◆ **Given records**
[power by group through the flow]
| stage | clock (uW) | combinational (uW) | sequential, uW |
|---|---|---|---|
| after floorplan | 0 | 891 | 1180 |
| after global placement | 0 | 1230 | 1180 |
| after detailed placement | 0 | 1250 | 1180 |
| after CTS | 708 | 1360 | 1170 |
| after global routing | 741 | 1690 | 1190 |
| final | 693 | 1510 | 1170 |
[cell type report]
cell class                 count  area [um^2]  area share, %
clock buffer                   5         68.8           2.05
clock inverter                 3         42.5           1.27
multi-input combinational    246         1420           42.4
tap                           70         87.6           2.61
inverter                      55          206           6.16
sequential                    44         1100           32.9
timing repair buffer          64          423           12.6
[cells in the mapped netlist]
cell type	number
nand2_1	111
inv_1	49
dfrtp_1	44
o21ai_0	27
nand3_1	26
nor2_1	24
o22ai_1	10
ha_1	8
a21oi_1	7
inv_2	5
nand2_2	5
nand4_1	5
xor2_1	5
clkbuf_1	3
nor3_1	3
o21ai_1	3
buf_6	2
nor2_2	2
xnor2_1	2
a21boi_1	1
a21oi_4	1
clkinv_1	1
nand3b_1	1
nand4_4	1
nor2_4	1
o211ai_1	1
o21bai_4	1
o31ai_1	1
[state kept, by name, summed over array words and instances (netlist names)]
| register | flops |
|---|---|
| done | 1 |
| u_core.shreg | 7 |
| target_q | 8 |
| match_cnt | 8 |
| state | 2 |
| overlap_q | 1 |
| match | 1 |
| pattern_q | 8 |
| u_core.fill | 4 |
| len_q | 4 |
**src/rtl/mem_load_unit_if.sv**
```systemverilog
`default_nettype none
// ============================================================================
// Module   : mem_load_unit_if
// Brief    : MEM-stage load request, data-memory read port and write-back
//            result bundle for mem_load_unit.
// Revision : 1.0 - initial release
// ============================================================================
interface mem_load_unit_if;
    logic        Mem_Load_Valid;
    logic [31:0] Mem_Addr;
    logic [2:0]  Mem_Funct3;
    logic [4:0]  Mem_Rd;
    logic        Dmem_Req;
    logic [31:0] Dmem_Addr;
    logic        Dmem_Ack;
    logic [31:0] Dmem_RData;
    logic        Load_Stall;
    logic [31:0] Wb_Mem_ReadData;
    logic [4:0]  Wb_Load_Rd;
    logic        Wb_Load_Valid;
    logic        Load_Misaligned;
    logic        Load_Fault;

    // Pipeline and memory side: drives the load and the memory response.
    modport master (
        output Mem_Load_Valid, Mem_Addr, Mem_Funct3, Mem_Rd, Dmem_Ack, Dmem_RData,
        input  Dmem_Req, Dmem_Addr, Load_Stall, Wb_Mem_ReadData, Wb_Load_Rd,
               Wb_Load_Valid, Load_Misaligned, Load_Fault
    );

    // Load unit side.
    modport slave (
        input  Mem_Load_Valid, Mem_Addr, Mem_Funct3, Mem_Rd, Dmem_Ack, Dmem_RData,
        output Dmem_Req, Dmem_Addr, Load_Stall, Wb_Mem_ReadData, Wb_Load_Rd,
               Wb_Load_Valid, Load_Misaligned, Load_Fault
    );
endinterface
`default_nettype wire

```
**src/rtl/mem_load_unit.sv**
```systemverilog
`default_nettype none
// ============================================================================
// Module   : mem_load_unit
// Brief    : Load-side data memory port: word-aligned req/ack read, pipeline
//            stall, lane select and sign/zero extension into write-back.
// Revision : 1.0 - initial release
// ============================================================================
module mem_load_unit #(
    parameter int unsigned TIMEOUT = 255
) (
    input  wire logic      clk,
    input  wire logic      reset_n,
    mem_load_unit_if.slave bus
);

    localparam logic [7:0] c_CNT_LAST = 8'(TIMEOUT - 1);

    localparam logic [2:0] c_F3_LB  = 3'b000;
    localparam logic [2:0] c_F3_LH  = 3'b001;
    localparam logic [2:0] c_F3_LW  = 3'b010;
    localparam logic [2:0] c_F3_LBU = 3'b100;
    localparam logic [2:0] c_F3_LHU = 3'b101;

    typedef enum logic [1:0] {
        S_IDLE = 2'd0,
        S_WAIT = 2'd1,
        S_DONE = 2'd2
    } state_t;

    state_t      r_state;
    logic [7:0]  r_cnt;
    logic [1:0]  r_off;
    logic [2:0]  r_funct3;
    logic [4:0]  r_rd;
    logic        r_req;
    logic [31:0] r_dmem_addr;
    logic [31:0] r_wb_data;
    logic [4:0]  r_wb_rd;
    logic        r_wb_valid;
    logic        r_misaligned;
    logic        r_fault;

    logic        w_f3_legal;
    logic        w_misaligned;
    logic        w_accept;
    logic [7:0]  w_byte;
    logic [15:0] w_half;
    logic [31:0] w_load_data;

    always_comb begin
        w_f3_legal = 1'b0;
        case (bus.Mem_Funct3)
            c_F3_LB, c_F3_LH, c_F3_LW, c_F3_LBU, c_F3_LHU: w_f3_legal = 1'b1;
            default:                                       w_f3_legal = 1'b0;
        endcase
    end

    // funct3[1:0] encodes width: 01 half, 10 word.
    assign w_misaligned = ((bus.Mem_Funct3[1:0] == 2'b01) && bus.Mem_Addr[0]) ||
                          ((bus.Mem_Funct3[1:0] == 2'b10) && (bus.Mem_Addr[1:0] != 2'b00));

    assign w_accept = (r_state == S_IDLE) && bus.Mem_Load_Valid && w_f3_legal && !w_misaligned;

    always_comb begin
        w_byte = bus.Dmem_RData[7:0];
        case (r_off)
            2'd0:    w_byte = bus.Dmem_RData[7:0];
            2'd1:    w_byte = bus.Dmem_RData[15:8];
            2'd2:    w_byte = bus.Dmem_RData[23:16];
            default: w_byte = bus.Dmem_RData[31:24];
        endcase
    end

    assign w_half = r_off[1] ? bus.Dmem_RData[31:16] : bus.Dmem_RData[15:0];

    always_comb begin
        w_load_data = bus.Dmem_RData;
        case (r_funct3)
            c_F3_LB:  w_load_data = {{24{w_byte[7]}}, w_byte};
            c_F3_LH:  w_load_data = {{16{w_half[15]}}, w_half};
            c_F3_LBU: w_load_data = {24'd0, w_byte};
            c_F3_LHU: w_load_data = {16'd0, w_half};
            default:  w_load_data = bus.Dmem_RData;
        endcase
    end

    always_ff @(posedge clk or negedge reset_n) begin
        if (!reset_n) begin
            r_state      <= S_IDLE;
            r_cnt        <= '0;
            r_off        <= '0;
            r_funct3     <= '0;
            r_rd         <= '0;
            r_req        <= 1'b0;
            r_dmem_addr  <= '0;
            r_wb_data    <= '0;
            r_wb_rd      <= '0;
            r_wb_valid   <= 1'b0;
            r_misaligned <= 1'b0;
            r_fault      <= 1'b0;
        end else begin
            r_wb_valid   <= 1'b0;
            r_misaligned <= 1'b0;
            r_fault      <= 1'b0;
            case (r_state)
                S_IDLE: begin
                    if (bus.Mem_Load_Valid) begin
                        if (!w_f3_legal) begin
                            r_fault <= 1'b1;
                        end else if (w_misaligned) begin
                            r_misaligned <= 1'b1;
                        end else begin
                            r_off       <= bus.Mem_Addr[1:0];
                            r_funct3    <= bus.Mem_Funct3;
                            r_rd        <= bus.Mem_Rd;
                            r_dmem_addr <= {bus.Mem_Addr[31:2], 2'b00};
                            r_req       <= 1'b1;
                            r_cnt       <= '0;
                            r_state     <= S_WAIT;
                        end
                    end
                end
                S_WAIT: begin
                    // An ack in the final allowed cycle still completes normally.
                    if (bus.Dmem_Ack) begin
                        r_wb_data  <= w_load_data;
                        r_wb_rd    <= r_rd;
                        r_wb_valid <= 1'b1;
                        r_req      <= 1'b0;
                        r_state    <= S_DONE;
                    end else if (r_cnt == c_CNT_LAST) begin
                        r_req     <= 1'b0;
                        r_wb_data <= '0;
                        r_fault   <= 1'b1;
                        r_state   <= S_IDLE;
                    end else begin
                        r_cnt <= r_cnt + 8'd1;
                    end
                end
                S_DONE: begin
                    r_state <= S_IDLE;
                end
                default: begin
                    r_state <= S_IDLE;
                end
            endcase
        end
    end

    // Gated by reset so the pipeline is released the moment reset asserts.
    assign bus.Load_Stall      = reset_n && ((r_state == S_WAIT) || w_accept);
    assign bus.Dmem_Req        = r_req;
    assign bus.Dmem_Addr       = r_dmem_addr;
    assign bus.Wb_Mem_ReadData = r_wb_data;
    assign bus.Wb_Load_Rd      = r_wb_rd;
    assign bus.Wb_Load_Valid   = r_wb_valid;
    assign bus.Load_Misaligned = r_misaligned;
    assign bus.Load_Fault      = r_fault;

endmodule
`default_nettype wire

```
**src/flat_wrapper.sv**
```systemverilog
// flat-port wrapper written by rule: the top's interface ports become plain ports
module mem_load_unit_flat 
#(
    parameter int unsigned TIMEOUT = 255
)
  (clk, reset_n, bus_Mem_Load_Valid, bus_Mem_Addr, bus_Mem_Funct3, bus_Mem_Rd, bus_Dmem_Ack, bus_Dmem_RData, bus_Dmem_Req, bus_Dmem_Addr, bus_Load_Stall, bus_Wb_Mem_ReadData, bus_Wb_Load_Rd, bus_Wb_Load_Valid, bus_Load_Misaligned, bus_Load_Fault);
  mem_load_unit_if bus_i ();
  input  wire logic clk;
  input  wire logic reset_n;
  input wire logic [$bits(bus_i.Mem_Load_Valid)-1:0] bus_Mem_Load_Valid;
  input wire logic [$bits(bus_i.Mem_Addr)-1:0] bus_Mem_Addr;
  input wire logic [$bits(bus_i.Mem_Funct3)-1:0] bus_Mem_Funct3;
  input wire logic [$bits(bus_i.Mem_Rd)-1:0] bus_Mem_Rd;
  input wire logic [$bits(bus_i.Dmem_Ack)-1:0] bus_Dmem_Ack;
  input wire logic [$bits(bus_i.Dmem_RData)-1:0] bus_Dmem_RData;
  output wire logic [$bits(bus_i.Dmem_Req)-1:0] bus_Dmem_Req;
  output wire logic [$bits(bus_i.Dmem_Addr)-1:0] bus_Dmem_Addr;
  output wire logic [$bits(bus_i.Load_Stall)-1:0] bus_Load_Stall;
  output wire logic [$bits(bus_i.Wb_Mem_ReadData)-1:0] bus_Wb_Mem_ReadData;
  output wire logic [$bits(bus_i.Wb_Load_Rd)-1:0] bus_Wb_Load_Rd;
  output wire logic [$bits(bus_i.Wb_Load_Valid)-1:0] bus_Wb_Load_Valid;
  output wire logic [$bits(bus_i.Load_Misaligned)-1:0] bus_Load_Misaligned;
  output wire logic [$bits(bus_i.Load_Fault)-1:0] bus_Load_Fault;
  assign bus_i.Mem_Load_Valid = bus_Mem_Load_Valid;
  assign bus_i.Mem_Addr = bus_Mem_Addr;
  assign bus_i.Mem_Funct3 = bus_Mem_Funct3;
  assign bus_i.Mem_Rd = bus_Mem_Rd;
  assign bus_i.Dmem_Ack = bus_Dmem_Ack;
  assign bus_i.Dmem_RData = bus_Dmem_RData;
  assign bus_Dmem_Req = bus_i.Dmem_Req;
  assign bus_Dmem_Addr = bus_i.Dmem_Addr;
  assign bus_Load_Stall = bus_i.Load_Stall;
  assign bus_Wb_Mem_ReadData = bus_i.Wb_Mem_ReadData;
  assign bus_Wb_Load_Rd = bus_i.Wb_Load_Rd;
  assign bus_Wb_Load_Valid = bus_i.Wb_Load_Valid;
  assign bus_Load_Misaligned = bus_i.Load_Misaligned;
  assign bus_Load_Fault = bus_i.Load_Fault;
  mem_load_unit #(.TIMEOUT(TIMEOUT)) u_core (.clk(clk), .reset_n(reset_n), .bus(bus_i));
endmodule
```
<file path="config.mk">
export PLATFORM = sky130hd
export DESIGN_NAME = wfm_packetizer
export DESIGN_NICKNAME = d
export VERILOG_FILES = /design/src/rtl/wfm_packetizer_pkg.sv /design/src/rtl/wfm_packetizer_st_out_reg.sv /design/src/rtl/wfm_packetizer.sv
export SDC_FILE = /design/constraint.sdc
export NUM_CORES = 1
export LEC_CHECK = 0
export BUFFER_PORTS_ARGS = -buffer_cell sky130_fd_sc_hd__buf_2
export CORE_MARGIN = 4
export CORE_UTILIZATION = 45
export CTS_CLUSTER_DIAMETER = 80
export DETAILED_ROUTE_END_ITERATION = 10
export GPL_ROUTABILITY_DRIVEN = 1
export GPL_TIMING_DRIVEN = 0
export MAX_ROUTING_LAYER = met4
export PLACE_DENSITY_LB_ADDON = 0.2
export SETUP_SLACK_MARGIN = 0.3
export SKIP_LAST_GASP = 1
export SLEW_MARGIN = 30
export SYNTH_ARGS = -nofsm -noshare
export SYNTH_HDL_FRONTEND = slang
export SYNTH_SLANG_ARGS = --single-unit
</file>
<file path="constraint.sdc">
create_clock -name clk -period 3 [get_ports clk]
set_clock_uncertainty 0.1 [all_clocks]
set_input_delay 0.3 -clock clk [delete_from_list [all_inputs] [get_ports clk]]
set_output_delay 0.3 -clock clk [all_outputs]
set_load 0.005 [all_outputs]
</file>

◆ **Task prompt**
Among the entries, copy every line containing the word "netlist".

◆ **Reply**
[cells in the mapped netlist]
[state kept, by name, summed over array words and instances (netlist names)]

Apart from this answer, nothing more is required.